34th Union Minister of State (Independent Charge) for Law and Justice
- Incumbent
- Assumed office 18 May 2023
- Prime Minister: Narendra Modi
- Preceded by: Kiren Rijiju

Union Minister of State for Parliamentary Affairs
- Incumbent
- Assumed office 3 September 2017 Serving with V. Muraleedharan (2019-2024) and L. Murugan (2024-)
- Minister: Ananth Kumar Narendra Singh Tomar Pralhad Joshi Kiren Rijiju
- Preceded by: Vijay Goel

Union Minister of State for Heavy Industries and Public Enterprises
- In office 30 May 2019 – 7 July 2021
- Minister: Prakash Javadekar

Union Minister of State for Finance & Corporate Affairs
- In office 5 July 2016 – 3 September 2017
- Prime Minister: Narendra Modi
- Minister: Arun Jaitley

Union Minister of State for Water Resources
- In office 5 July 2016 – 3 September 2017
- Prime Minister: Narendra Modi
- Minister: Uma Bharti

Member of Parliament, Lok Sabha
- Incumbent
- Assumed office 16 May 2009
- Preceded by: Dharmendra
- Constituency: Bikaner, Rajasthan

Union Minister of State for Culture
- In office 7 July 2021 – 10 June 2024 Serving with Meenakshi Lekhi
- Preceded by: Kanti Singh
- Succeeded by: Rao Inderjit Singh

Personal details
- Born: 20 December 1953 (age 72) Bikaner, Rajasthan, India
- Spouse: Pana Devi ​(m. 1968)​
- Children: 4
- Parents: Lakhu Ram Meghwal (father); Hira Devi Meghwal (mother);
- Education: MA, LLB, MBA
- Alma mater: Dungar College, Bikaner University of the Philippines
- Occupation: Civil servant
- Website: arjunrammeghwal.com

= Arjun Ram Meghwal =

Indian politician (born 1953)

Arjun Ram Meghwal (born 20 December 1953; /hi/) is an Indian politician who is serving as the 34th Minister of Law and Justice since 2024.

A member of the Bharatiya Janata Party, Meghwal formerly served as Chief Whip, minister of State for Heavy Industries and Public Enterprises from 2019 to 2021, minister of State for Finance and Corporate Affairs from 2016 to 2017 and minister of State for Water Resources from 2016 to 2017. He is also a member of Lok Sabha since 2009 representing the Bikaner constituency, Rajasthan.
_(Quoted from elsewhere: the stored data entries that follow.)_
Context: an optimization exercise on an open-source flow, tuned for small area. The choices shown serve that exercise and are no tape-out recipe.
No functional check of the RTL was part of this run.
Power and IR drop assume default switching activity.

$ cat constraint.sdc
create_clock -name core_clock -period 15.0 [get_ports {clk}]
set_input_delay 3.0000 -clock core_clock [delete_from_list [all_inputs] [get_ports {clk}]]
set_output_delay 3.0000 -clock core_clock [all_outputs]
set_load 0.01 [all_outputs]
$ cat run.sh
#!/bin/bash
# synth_recipe.tcl (not shown) runs the flow's synth.tcl, then flattens the netlist and writes it again
# the make line also repeats each setting of config.mk as NAME=value (left out here)
make -C /OpenROAD-flow-scripts/flow DESIGN_CONFIG=/design/flow/config.mk WORK_HOME=/design/flow/orfs CLKGATE_MAP_FILE= SYNTH_SCRIPT=/design/flow/synth_recipe.tcl finish
$ cat config.mk
export PLATFORM = sky130hd
export DESIGN_NAME = sensorimotor_rx
export DESIGN_NICKNAME = sensorimotor_rx
export VERILOG_FILES = /design/flow/design.v
export SDC_FILE = /design/flow/constraint.sdc
export NUM_CORES = 4
export LEC_CHECK = 0
export CAP_MARGIN = 20
export CORE_MARGIN = 2
export CORE_UTILIZATION = 40
export SLEW_MARGIN = 20
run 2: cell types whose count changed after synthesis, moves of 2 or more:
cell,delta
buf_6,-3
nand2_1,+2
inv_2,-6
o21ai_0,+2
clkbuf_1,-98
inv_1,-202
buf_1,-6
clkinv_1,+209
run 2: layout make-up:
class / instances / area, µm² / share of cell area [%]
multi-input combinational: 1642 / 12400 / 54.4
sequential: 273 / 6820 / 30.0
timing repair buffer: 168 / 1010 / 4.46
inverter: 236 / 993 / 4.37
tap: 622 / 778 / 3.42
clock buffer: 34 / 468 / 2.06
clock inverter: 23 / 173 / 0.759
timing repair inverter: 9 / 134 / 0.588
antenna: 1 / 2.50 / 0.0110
He was awarded the Best Parliamentarian in 2013.

== Early life and education==
He was born Meghwal Caste to Lakhu Ram Meghwal and Hira Devi in the small village of Kishmidesar in Bikaner, Rajasthan. He is a Master of Arts in Political Science, and LLB from Dungar College in Bikaner, Rajasthan and MBA from University of the Philippines in the Philippines.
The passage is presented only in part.